Does Gaming at Work Improve Productivity? cites Lee Burbage, "internal community chieftan" (sort of like HR director) for the Web site Motley Fool, who offers a similar story. The 200-employee company has a fully outfitted game room, with consoles and even arcade games:
"People need a break. Studies show that if you just sit at your desk all day, productivity goes down and down." He says that gaming also teaches how to think strategically, several moves ahead, and of course it helps with team building, "And hey, it's fun," adds Burbage. "After I go play Halo, I come back and I'm happy and in a good mood."
Lastly, in How games in the office might improve employee morale and office culture:
"Palmer insists the gaming upgrades have improved employee morale, encouraged team building and increased participation in company culture."
"Overall, Palmer said the increased participation rate and engagement from employees has exceeded the company's investment in games. I don't see a ceiling for how much we will spend any time soon," he said."
The list goes on:
- Why Your Employees Need To Play More Games At The Office
- 12 Reasons Why You Should Let Your Employees Play Games
What 'games' are we talking about?
The archetypal tech company games are foosball or table tennis (ping pong to me).
But there are many others. My favorite thing to start at a new company is a regular poker night. (You can drink beer occasionally at your job, right? That's another blog post..)
$20 buy-in, tournament style Texas Hold'em. Love it.
Cornhole tournaments are so much fun, or Quake/Halo marathons after-hours where the office turns into a war zone. Talking of wars - don't forget Nerf guns. Dart boards. Board game evenings. Christmas casino nights.
Ok, when/how do you play games exactly?
Your people are going to be taking a break every few hours anyway, so allow them to make it a fun team-building break. I never mandate good or bad times to take breaks or play games.
At one recent company the table tennis and cornhole were always being used by someone - often while they brainstormed a feature. And that was in a company of only 50-70 people.

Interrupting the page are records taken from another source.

## config.mk

```make
export PLATFORM = sky130hd
export DESIGN_NAME = pipelined_addsub_flat
export DESIGN_NICKNAME = d
export VERILOG_FILES = /design/src/rtl/addsub_pkg.sv /design/src/rtl/pipelined_addsub_if.sv /design/src/rtl/addsub_seg.sv /design/src/rtl/pipelined_addsub.sv /design/src/flat_wrapper.sv
export SDC_FILE = /design/constraint.sdc
export NUM_CORES = 1
export LEC_CHECK = 0
export ABC_AREA = 1
export BUFFER_PORTS_ARGS = -buffer_cell sky130_fd_sc_hd__buf_2
export CAP_MARGIN = 5
export CORE_MARGIN = 2
export CORE_UTILIZATION = 35
export CTS_CLUSTER_SIZE = 14
export DETAILED_ROUTE_END_ITERATION = 7
export GPL_TIMING_DRIVEN = 0
export PLACE_DENSITY = 0.52
export SLEW_MARGIN = 20
export SYNTH_ARGS = -nofsm -noshare
export SYNTH_HDL_FRONTEND = slang
export SYNTH_SLANG_ARGS = --single-unit
```

## constraint.sdc

```tcl
create_clock -name i_clk -period 12.9 [get_ports i_clk]
set_input_delay 1.935 -clock i_clk [delete_from_list [all_inputs] [get_ports i_clk]]
set_output_delay 1.935 -clock i_clk [all_outputs]
set_load 0.005 [all_outputs]
```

Everyone comes back refreshed and ready for another couple hours of focused productivity.
But take some sensible precautions.
- Don't let heads-down workers be distracted by anything, including games
- Move the games away to special areas where noise is contained - or outside
- Encourage mass games at common break times - after lunch, end of day
- Never force games on anyone. Let your team choose what and when to play. Some people will never want to take part, and that's fine. Your aim isn't to alienate anyone.

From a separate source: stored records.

`src/rtl/wb_arb_pkg.sv`:
```
// wb_arb_pkg: shared types for the two-master Wishbone arbiter.
//   state_t         arbiter grant state
//   gnt_idx_t       index of a master (0 or 1)
//   DEFAULT_TIMEOUT watchdog limit used when the top is not overridden
package wb_arb_pkg;

   typedef enum logic [1:0] {
      IDLE = 2'd0,
      GNT0 = 2'd1,
      GNT1 = 2'd2
   } state_t;

   typedef logic gnt_idx_t;

   localparam int DEFAULT_TIMEOUT = 255;

endpackage

```
`src/rtl/wb_arb2_if.sv`:
```
// wb_arb2_if: one Wishbone classic link (single held-strobe transfers).
//   cyc, stb, we, adr, sel, dat_w   initiator -> target
//   dat_r, ack, err, rty, stall     target -> initiator
// Modports:
//   master  the initiating side (drives cyc/stb/...)
//   slave   the responding side (drives ack/err/rty/stall/dat_r)
interface wb_arb2_if #(
   parameter int ADDR_WIDTH = 32
);
   logic                  cyc;
   logic                  stb;
   logic                  we;
   logic [ADDR_WIDTH-1:0] adr;
   logic [3:0]            sel;
   logic [31:0]           dat_w;
   logic [31:0]           dat_r;
   logic                  ack;
   logic                  err;
   logic                  rty;
   logic                  stall;

   modport master (
      output cyc, stb, we, adr, sel, dat_w,
      input  dat_r, ack, err, rty, stall
   );

   modport slave (
      input  cyc, stb, we, adr, sel, dat_w,
      output dat_r, ack, err, rty, stall
   );
endinterface

```
`src/rtl/wb_arb_wdog.sv`:
```
// wb_arb_wdog: grant watchdog counter for wb_arb2.
// Only instantiated when WB_ARB2_TIMEOUT_EN is defined.
//   clk_i, rst_i  clock, async active-high reset
//   load          clear the count (outside a grant / on grant release)
//   en            count one granted cycle without termination
//   expire        count has reached TIMEOUT_CYCLES-1
module wb_arb_wdog
   import wb_arb_pkg::*;
#(
   parameter int TIMEOUT_CYCLES = DEFAULT_TIMEOUT
) (
   input  logic clk_i,
   input  logic rst_i,
   input  logic load,
   input  logic en,
   output logic expire
);

   localparam int CW = $clog2(TIMEOUT_CYCLES + 1);

   logic [CW-1:0] cnt;

   always_ff @(posedge clk_i or posedge rst_i) begin
      if (rst_i)     cnt <= '0;
      else if (load) cnt <= '0;
      else if (en)   cnt <= cnt + CW'(1);
   end

   assign expire = (cnt == CW'(TIMEOUT_CYCLES - 1));

endmodule

```
`src/rtl/wb_arb2.sv`:
```
// wb_arb2: two-master round-robin Wishbone arbiter onto one slave port.
//   clk_i  clock, rising edge
//   rst_i  async active-high reset
//   m0, m1 master-facing links (slave modport): requests in, responses out
//   s      slave-facing link (master modport): muxed request out
// Optional WB_ARB2_TIMEOUT_EN: a watchdog errors the granted master and
// releases the grant after TIMEOUT_CYCLES granted cycles with no response.
//
// state | meaning
// IDLE  | no grant; slave outputs all zero
// GNT0  | master 0 owns the slave port
// GNT1  | master 1 owns the slave port
module wb_arb2
   import wb_arb_pkg::*;
#(
   parameter int ADDR_WIDTH     = 32,
   parameter int TIMEOUT_CYCLES = DEFAULT_TIMEOUT
) (
   input logic       clk_i,
   input logic       rst_i,
   wb_arb2_if.slave  m0,
   wb_arb2_if.slave  m1,
   wb_arb2_if.master s
);

   state_t   state, state_nxt;
   gnt_idx_t last, last_nxt;

   logic     req0, req1;
   logic     in_gnt;
   gnt_idx_t g_sel;
   logic     g_cyc;
   logic     gnt0, gnt1;
   logic     s_term, term, rel;
   logic     wd_expire;

   assign req0   = m0.cyc & m0.stb;
   assign req1   = m1.cyc & m1.stb;
   assign in_gnt = (state != IDLE);
   assign g_sel  = gnt_idx_t'(state == GNT1);
   assign g_cyc  = g_sel ? m1.cyc : m0.cyc;

   // Grant is only "live" while the owner still drives cyc&stb, so a
   // response arriving in an abort cycle is not routed back.
   assign gnt0   = (state == GNT0) & req0;
   assign gnt1   = (state == GNT1) & req1;

   assign s_term = s.ack | s.err | s.rty;
   assign term   = s_term | wd_expire;
   assign rel    = in_gnt & (term | ~g_cyc);

`ifdef WB_ARB2_TIMEOUT_EN
   logic wd_load, wd_en, wd_cnt_done;

   assign wd_load = ~in_gnt | rel;
   assign wd_en   = in_gnt & ~term;

   wb_arb_wdog #(.TIMEOUT_CYCLES(TIMEOUT_CYCLES)) u_wdog (
      .clk_i  (clk_i),
      .rst_i  (rst_i),
      .load   (wd_load),
      .en     (wd_en),
      .expire (wd_cnt_done)
   );

   assign wd_expire = in_gnt & wd_cnt_done;
`else
   localparam int unused_timeout = TIMEOUT_CYCLES;
   assign wd_expire = 1'b0;
`endif

   always_ff @(posedge clk_i or posedge rst_i) begin
      if (rst_i) begin
         state <= IDLE;
         last  <= 1'b1;
      end else begin
         state <= state_nxt;
         last  <= last_nxt;
      end
   end

   always_comb begin
      state_nxt = state;
      last_nxt  = last;
      s.cyc     = 1'b0;
      s.stb     = 1'b0;
      s.we      = 1'b0;
      s.adr     = '0;
      s.sel     = '0;
      s.dat_w   = '0;

      unique case (state)
         IDLE: begin
            if (req0 & req1)  state_nxt = last ? GNT0 : GNT1;
            else if (req0)    state_nxt = GNT0;
            else if (req1)    state_nxt = GNT1;
         end
         GNT0: begin
            if (rel) begin
               last_nxt  = 1'b0;
               state_nxt = req1 ? GNT1 : IDLE;
            end
         end
         GNT1: begin
            if (rel) begin
               last_nxt  = 1'b1;
               state_nxt = req0 ? GNT0 : IDLE;
            end
         end
         default: state_nxt = IDLE;
      endcase

      if (in_gnt) begin
         s.cyc   = (gnt0 | gnt1) & ~wd_expire;
         s.stb   = (gnt0 | gnt1) & ~wd_expire;
         s.we    = g_sel ? m1.we    : m0.we;
         s.adr   = g_sel ? m1.adr   : m0.adr;
         s.sel   = g_sel ? m1.sel   : m0.sel;
         s.dat_w = g_sel ? m1.dat_w : m0.dat_w;
      end
   end

   assign m0.ack   = s.ack & gnt0;
   assign m0.err   = (s.err | wd_expire) & gnt0;
   assign m0.rty   = s.rty & gnt0;
   assign m0.stall = req0 & ~(gnt0 & term);
   assign m0.dat_r = s.dat_r;

   assign m1.ack   = s.ack & gnt1;
   assign m1.err   = (s.err | wd_expire) & gnt1;
   assign m1.rty   = s.rty & gnt1;
   assign m1.stall = req1 & ~(gnt1 & term);
   assign m1.dat_r = s.dat_r;

   // Slave stall only delays the slave; the owner keeps stb held meanwhile.
   logic unused_stall;
   assign unused_stall = s.stall;

endmodule

```
`src/flat_wrapper.sv`:
```
// flat-port wrapper written by rule: the top's interface ports become plain ports
module wb_arb2_flat import wb_arb_pkg::*;
#(
   parameter int ADDR_WIDTH     = 32,
   parameter int TIMEOUT_CYCLES = DEFAULT_TIMEOUT
)
  (clk_i, rst_i, m0_cyc, m0_stb, m0_we, m0_adr, m0_sel, m0_dat_w, m0_dat_r, m0_ack, m0_err, m0_rty, m0_stall, m1_cyc, m1_stb, m1_we, m1_adr, m1_sel, m1_dat_w, m1_dat_r, m1_ack, m1_err, m1_rty, m1_stall, s_cyc, s_stb, s_we, s_adr, s_sel, s_dat_w, s_dat_r, s_ack, s_err, s_rty, s_stall);
  wb_arb2_if #(.ADDR_WIDTH(ADDR_WIDTH)) m0_i ();
  wb_arb2_if #(.ADDR_WIDTH(ADDR_WIDTH)) m1_i ();
  wb_arb2_if #(.ADDR_WIDTH(ADDR_WIDTH)) s_i ();
  input logic clk_i;
  input logic rst_i;
  input wire logic [$bits(m0_i.cyc)-1:0] m0_cyc;
  input wire logic [$bits(m0_i.stb)-1:0] m0_stb;
  input wire logic [$bits(m0_i.we)-1:0] m0_we;
  input wire logic [$bits(m0_i.adr)-1:0] m0_adr;
  input wire logic [$bits(m0_i.sel)-1:0] m0_sel;
  input wire logic [$bits(m0_i.dat_w)-1:0] m0_dat_w;
  output wire logic [$bits(m0_i.dat_r)-1:0] m0_dat_r;
  output wire logic [$bits(m0_i.ack)-1:0] m0_ack;
  output wire logic [$bits(m0_i.err)-1:0] m0_err;
  output wire logic [$bits(m0_i.rty)-1:0] m0_rty;
  output wire logic [$bits(m0_i.stall)-1:0] m0_stall;
  input wire logic [$bits(m1_i.cyc)-1:0] m1_cyc;
  input wire logic [$bits(m1_i.stb)-1:0] m1_stb;
  input wire logic [$bits(m1_i.we)-1:0] m1_we;
  input wire logic [$bits(m1_i.adr)-1:0] m1_adr;
  input wire logic [$bits(m1_i.sel)-1:0] m1_sel;
  input wire logic [$bits(m1_i.dat_w)-1:0] m1_dat_w;
  output wire logic [$bits(m1_i.dat_r)-1:0] m1_dat_r;
  output wire logic [$bits(m1_i.ack)-1:0] m1_ack;
  output wire logic [$bits(m1_i.err)-1:0] m1_err;
  output wire logic [$bits(m1_i.rty)-1:0] m1_rty;
  output wire logic [$bits(m1_i.stall)-1:0] m1_stall;
  output wire logic [$bits(s_i.cyc)-1:0] s_cyc;
  output wire logic [$bits(s_i.stb)-1:0] s_stb;
  output wire logic [$bits(s_i.we)-1:0] s_we;
  output wire logic [$bits(s_i.adr)-1:0] s_adr;
  output wire logic [$bits(s_i.sel)-1:0] s_sel;
  output wire logic [$bits(s_i.dat_w)-1:0] s_dat_w;
  input wire logic [$bits(s_i.dat_r)-1:0] s_dat_r;
  input wire logic [$bits(s_i.ack)-1:0] s_ack;
  input wire logic [$bits(s_i.err)-1:0] s_err;
  input wire logic [$bits(s_i.rty)-1:0] s_rty;
  input wire logic [$bits(s_i.stall)-1:0] s_stall;
  assign m0_i.cyc = m0_cyc;
  assign m0_i.stb = m0_stb;
  assign m0_i.we = m0_we;
  assign m0_i.adr = m0_adr;
  assign m0_i.sel = m0_sel;
  assign m0_i.dat_w = m0_dat_w;
  assign m0_dat_r = m0_i.dat_r;
  assign m0_ack = m0_i.ack;
  assign m0_err = m0_i.err;
  assign m0_rty = m0_i.rty;
  assign m0_stall = m0_i.stall;
  assign m1_i.cyc = m1_cyc;
  assign m1_i.stb = m1_stb;
  assign m1_i.we = m1_we;
  assign m1_i.adr = m1_adr;
  assign m1_i.sel = m1_sel;
  assign m1_i.dat_w = m1_dat_w;
  assign m1_dat_r = m1_i.dat_r;
  assign m1_ack = m1_i.ack;
  assign m1_err = m1_i.err;
  assign m1_rty = m1_i.rty;
  assign m1_stall = m1_i.stall;
  assign s_cyc = s_i.cyc;
  assign s_stb = s_i.stb;
  assign s_we = s_i.we;
  assign s_adr = s_i.adr;
  assign s_sel = s_i.sel;
  assign s_dat_w = s_i.dat_w;
  assign s_i.dat_r = s_dat_r;
  assign s_i.ack = s_ack;
  assign s_i.err = s_err;
  assign s_i.rty = s_rty;
  assign s_i.stall = s_stall;
  wb_arb2 #(.ADDR_WIDTH(ADDR_WIDTH), .TIMEOUT_CYCLES(TIMEOUT_CYCLES)) u_core (.clk_i(clk_i), .rst_i(rst_i), .m0(m0_i), .m1(m1_i), .s(s_i));
endmodule
```
`config.mk`:
```
export PLATFORM = sky130hd
export DESIGN_NAME = wb_arb2_flat
export DESIGN_NICKNAME = d
export VERILOG_FILES = /design/src/rtl/wb_arb_pkg.sv /design/src/rtl/wb_arb2_if.sv /design/src/rtl/wb_arb_wdog.sv /design/src/rtl/wb_arb2.sv /design/src/flat_wrapper.sv
export SDC_FILE = /design/constraint.sdc
export NUM_CORES = 1
export LEC_CHECK = 0
export ABC_AREA = 1
export CORE_AREA = 2 2 126 128
export DETAILED_ROUTE_END_ITERATION = 16
export DIE_AREA = 0 0 128 130
export GPL_ROUTABILITY_DRIVEN = 0
export PLACE_DENSITY = 0.57
export SYNTH_ARGS = -nofsm -noshare
export SYNTH_HDL_FRONTEND = slang
export SYNTH_HIERARCHICAL = 1
export SYNTH_SLANG_ARGS = --single-unit
export TNS_END_PERCENT = 20
```
`constraint.sdc`:
```
create_clock -name clk_i -period 1.3 [get_ports clk_i]
set_clock_uncertainty 0.2 [all_clocks]
set_input_delay 0.26 -clock clk_i [delete_from_list [all_inputs] [get_ports clk_i]]
set_output_delay 0.26 -clock clk_i [all_outputs]
set_load 0.1 [all_outputs]
```
==> flow_metrics.tcl <==
set metrics [dict create \
    status "complete, but fails checks" \
    violations "negative setup slack" \
    rr_startpoint "u_core/state[0]" \
    n_antenna_cell 0 \
    die_area_um2 16640 \
    ios 323 \
    wl_met3_um 886 \
    insertion_delay_ns 0.22 \
    grt_pass1_wl_um 13260 \
    yosysUniqueCellTypes 15 \
    antenna_found_initial 0 \
    whs_ns 0.04867 \
    final_util_pct 33.47 \
    max_freq_ghz 0.5217 \
    post_drt_wl_per_cell_um 18.02 \
    detail-route-antenna-nets 0 \
    critical_path_required_ns 0.84 \
    grt_max_degree 46 \
    numPlacedInstances 558 \
    path_buf_inv 4 \
    setup_ws_ns -0.6168 \
    synth_common_cells "a22o_1 (69), buf_4 (65), nand2_1 (20)" \
    cts.clk_slew.worst_paths_ns 0.03 \
    hpwl_um 7945 \
    htree_levels 1 \
    crit_family "buffers and inverters" \
    period_minus_slack_ns 1.917 \
    start_util_pct 9.758 \
    first_pass_iters 3 \
    crit_path_end_kind "output port" \
    total_power_mw 9.474 \
    viasPerCell 3.844 \
    fin_setup_tns_ns -47.09 \
    grt.overflow.total 0 \
    cts_inserted_buffers 3 \
    die_height_um 130 \
    cp.depth 6 \
    synthCells 203 \
    slew_headroom_pct 76.42 \
    drt_iter0_drc 61 \
    wl_met2_um 5318 \
    top_layer_used "met4" \
    cp_cell_sequence "inv_4 -> nand2_8 -> inv_12 -> buf_16 -> a22o_1 -> buf_12" \
    synth_area_per_cell_um2 7.415 \
    synthArstFlopShare_pct 100.0 \
    path_max_fanout 9 \
    ys.flop_type "dfrtp_1" \
    slowest_delay_ns 0.44 \
    synth_top_area_cell "a22o_1" \
    cts_tree "yes" \
    timing.hold.worst.class "in2async" \
    track_usage_pct 10.51 \
    drive_gt1_share_pct 50.93 \
    finalHoldViolCount 0 \
    power_density_nw_per_um2 1835 \
    maxCapViolations 0 \
    critPathLaunchType "flip-flop" \
    r2r_setup_slack_ns -0.23 \
    endpoint "s_dat_w[21]" \
    synth_edf_count 0 \
    yosysMostFrequentCell "a22o_1" \
    drt-met1-wl_um 3845 \
    reg2reg_depth 4 \
    crit_type "reg2out" \
    synth_top_area_share_pct 40.15 \
    core-area_um2 15420 \
    fp.dieW_um 128 \
    drt_drc_violations_left 0 \
    nNetsFinal 558 \
    yosys_warnings 6 \
    yosys_register_bits 3 \
    synth_area_um2 1505 \
    yosysSeqAreaShare_pct 5.071 \
    reg2reg_to "u_core/state[1]" \
    place_area_um2 4483 \
    synth.top_cells.by_area "a22o_1 (40%), buf_4 (32%), buf_6 (6.7%)" \
    slowest_stage "dfrtp_2" \
    worstPathArrival_ns 1.46 \
    syn2layout_area_growth_pct 243.0 \
    rsz0062_at_grt "yes" \
    root_buffer "clkbuf_16" \
    slew_violations 0 \
    finalNonFillerCells 569 \
    vias 2187 \
    cts.sinks 3 \
    grt_pass1_vias 2337 \
    layout_worst_path_cycle_share_pct 147.4 \
    dp_slack_ns -0.6155 \
    setup_viol 82 \
    worst_slew_pin_slew_ns 0.3537 \
    rows 46 \
    leakagePower_nw 2.163 \
    peakVddDrop_v 0.0009552 \
    fin_area_um2 5162 \
    io_buffers 225 \
    clockBufferDepth 2 \
    n_fill_cell 1521 \
    routed_wl_um 10250 \
    crit_start "u_core/state[0]" \
    syn-num-nets 383 \
]
power breakdown:
| part | switching (mW) | total [mW] | internal, mW | leakage, nW |
|---|---|---|---|---|
| logic | 5.30 | 8.80 | 3.50 | 2.09 |
| clock network | 0.0862 | 0.491 | 0.405 | 0.0382 |
| registers | 0.0415 | 0.182 | 0.140 | 0.0336 |
| total | 5.43 | 9.47 | 4.05 | 2.16 |
cell usage in the layout, fill, tap and decap left out, types with 5 or more instances in the layout:
cell type and n:
buf_4 13, clkdlybuf4s50_1 144, buf_12 80, a22o_4 46
clkbuf_16 5, a22o_2 14, a22o_1 9, nor2_4 8
nand2_1 16
sequential cells by signal (all words and copies together) (netlist names):
register      count
u_core/state      2
u_core/last       1
worst reg2reg max path, delay by kind of cell, from the launching register on:
family                 cells  cell delay, ns
AND/OR/NAND/NOR            3            0.55
flip-flops                 1            0.44
buffers and inverters      1            0.23
worst min path at each step:
stage	slack, ns	endpoint	startpoint	cells past startpoint
final	0.05	u_core/state[0]	rst_i	2
after global routing	0.08	u_core/state[0]	rst_i	2
after CTS	0.08	u_core/state[1]	rst_i	2
after floorplan	-0.19	u_core/state[0]	rst_i	1
after global placement	0.26	u_core/last	u_core/last	2
after detailed placement	0.27	u_core/last	u_core/last	2
logic make-up after synthesis:
family | count (synthesis) | synth area share [%]
AND/OR/NAND/NOR | 38 | 10.31
AO/OA/AOI/OAI | 72 | 41.15
flip-flops | 3 | 5.071
buffers and inverters | 90 | 43.47
layer usage:
layer	vias up	global-route usage [%]
li1	1019	-
met3	33	2.501
met1	1005	12.06
met4	0	3.232
met5	-	0
met2	130	19.35
cell type report:
type                            instances  area, um^2  area share [%]
Sequential cell                         3       78.83           1.527
Clock buffer                            4       78.83           1.527
Timing Repair Buffer                  249        3354           64.98
Timing Repair inverter                  1       11.26          0.2181
Tap cell                              192       240.2           4.653
Inverter                               10       60.06           1.163
Multi-Input combinational cell        110        1339           25.93
repair_timing:
item	in CTS	in global routing
hold buffers	0	0
pin swaps	3	4
resized for setup	49	20
endpoints found under the setup margin	82	82
buffers inserted	2	0
gates cloned	2	3
No activity file was read; power rests on OpenSTA's default activity.
==> RTL edit 1: new RTL, same settings <==
`ADDR_WIDTH` is set to 32 in 3 places; all go to 40.
--- a/src/rtl/wb_arb2_if.sv
+++ b/src/rtl/wb_arb2_if.sv
@@ -5,7 +5,7 @@
 //   master  the initiating side (drives cyc/stb/...)
 //   slave   the responding side (drives ack/err/rty/stall/dat_r)
 interface wb_arb2_if #(
-   parameter int ADDR_WIDTH = 32
+   parameter int ADDR_WIDTH = 40
 );
    logic                  cyc;
    logic                  stb;
--- a/src/rtl/wb_arb2.sv
+++ b/src/rtl/wb_arb2.sv
@@ -13,7 +13,7 @@
 module wb_arb2
    import wb_arb_pkg::*;
 #(
-   parameter int ADDR_WIDTH     = 32,
+   parameter int ADDR_WIDTH     = 40,
    parameter int TIMEOUT_CYCLES = DEFAULT_TIMEOUT
 ) (
    input logic       clk_i,
--- a/src/flat_wrapper.sv
+++ b/src/flat_wrapper.sv
@@ -1,7 +1,7 @@
 // flat-port wrapper written by rule: the top's interface ports become plain ports
 module wb_arb2_flat import wb_arb_pkg::*;
 #(
-   parameter int ADDR_WIDTH     = 32,
+   parameter int ADDR_WIDTH     = 40,
    parameter int TIMEOUT_CYCLES = DEFAULT_TIMEOUT
 )
   (clk_i, rst_i, m0_cyc, m0_stb, m0_we, m0_adr, m0_sel, m0_dat_w, m0_dat_r, m0_ack, m0_err, m0_rty, m0_stall, m1_cyc, m1_stb, m1_we, m1_adr, m1_sel, m1_dat_w, m1_dat_r, m1_ack, m1_err, m1_rty, m1_stall, s_cyc, s_stb, s_we, s_adr, s_sel, s_dat_w, s_dat_r, s_ack, s_err, s_rty, s_stall);
Interface: changed (resized m0_adr, m1_adr and s_adr); port bits go from 323 to 347. No check against the original RTL was run, so the function may have changed too.
==> RTL edit 1 against the unedited design <==
  * Highest routed layer unchanged
  * Non-clock buffer count is 26 higher
  * The run still ends with negative setup slack left
  * First-iteration DRC count is 23% lower
  * Count of clock-buffer cells in the layout stayed put
  * Die area stayed put
  * Wire length is 3.6% higher
  * Design area is 5.2% higher
  * Worst hold slack worse by 49 ps
  * Worst setup slack worse by 50 ps
  * Synthesized cell count is 4.9% higher
  * Sequential cell count stayed put
  * Area after synthesis is 6.8% higher
  * Critical endpoint is now s_dat_w[10]
  * Total power is 6.2% higher
==> RTL edit 1: results <==
timing:
  fin_ws_ps: -666
  relSlewSlack_pct: 70.6
  finalSetupViolCount: 90
drt:
  avgRoutedWirePerCell_um: 17.6
  vias: 2358
  drt_iter0_drc: 47
  viasPerCell: 3.91
  met3_length_mm: 1.16
  met1_length_mm: 3.59
  dr.pass1.iters: 4
power:
  p_per_area_nw_per_um2: 1850
  power_switching_share_pct: 58.0
  p_sw_w: 0.00584
critical_path:
  critPathArrivalTime_ps: 1510
  crit_fanout: 79
  r2r_slack_ps: -290
  max_stage_delay_ps: 390
  reg2regPathDepth: 5
final_layout:
  drive_gt1_share_pct: 44.3
  multi_input_area_share_pct: 23.4
  clk_share_pct: 1.45
  nonClkBufAreaFrac_pct: 67.8
  seq_share_pct: 1.45
outcome:
  status: "finished, violations left"
  violations: "negative setup slack"
placed_design:
  dp.cells: 593
  dp_hpwl_mm: 8.62
  post-place-ws_ps: -773
grt:
  grt_max_degree: 80
  grtUsageMet2_pct: 22.2
  grt_pass1_vias: 2459
synth:
  synth_cells: 213
  ys_seq_area_share_pct: 4.75
  syn_nets: 409
clocking:
  cts_resized: 44
  cts_setup_buffers: 1
-- RTL edit 1: changes by cell type in the layout (fill, tap and decap cells not counted), sizes merged --
cell,change
a22o,+8
clkbuf,-2
buf,+12
inv,-1
clkinv,+1
dlygate4sd2,+3
clkdlybuf4s50,+13
-- RTL edit 1: kinds of logic after synthesis --
group | synth area share, %
buffers and inverters | 41.9
AOI/OAI and AO/OA | 42.9
and+or+nand+nor | 10.4
DFF | 4.75
-- RTL edit 1: worst min-delay path by stage --
stage               slack, ps  startpoint  cells past startpoint         endpoint
finish                   0.01       rst_i                      2  u_core/state[0]
global route               40       rst_i                      2  u_core/state[0]
CTS                         2       rst_i                      2  u_core/state[0]
detailed placement        240       rst_i                      2  u_core/state[1]
global placement          240       rst_i                      2  u_core/state[1]
floorplan                -190       rst_i                      1  u_core/state[0]
==> RTL edit 2: new RTL, config.mk and constraints unchanged <==
Made on the original files. The 3 states of `state_t` get a one-hot encoding in 3 bits.
--- a/src/rtl/wb_arb_pkg.sv
+++ b/src/rtl/wb_arb_pkg.sv
@@ -4,10 +4,10 @@
 //   DEFAULT_TIMEOUT watchdog limit used when the top is not overridden
 package wb_arb_pkg;
 
-   typedef enum logic [1:0] {
-      IDLE = 2'd0,
-      GNT0 = 2'd1,
-      GNT1 = 2'd2
+   typedef enum logic [2:0] {
+      IDLE = 3'b001,
+      GNT0 = 3'b010,
+      GNT1 = 3'b100
    } state_t;
 
    typedef logic gnt_idx_t;
Formal check against the unedited RTL: same outputs for any inputs over 10 cycles, from zero or initial values and one cycle with rst_i high; not proved beyond that.
==> RTL edit 2 against the unedited design <==
  * The run still ends with negative setup slack left
  * Largest cell class unchanged
  * Non-clock buffer count increased by 26
  * Via count up 43%
  * First-iteration DRC count up 11%
  * Area after synthesis increased by 24%
  * Maximum frequency fell by 10%
  * Worst setup slack worse by 220 ps
  * Design area increased by 28%
  * Register-to-register slack got worse by 450 ps
  * Wire length rose by 39%
  * Highest routed layer unchanged
  * Critical endpoint is now s_adr[15]
  * Critical path depth up 1
  * Sequential cell count rose by 1
Power is left out: the tool's default activity adds up to more than one toggle a clock period on the data nets, which glitch-free logic cannot reach.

As an example, I recently bought some new cornhole boards and 12 team double-elimination charts and are collecting team (and team names) to start our first tournament.
Once we have the teams organized we'll simply tell the two teams who are next up, and then leave them to find a suitable time for them to play and report back the score. It may take a week or two to get through all the matches, but I know it will be fun for all who take part.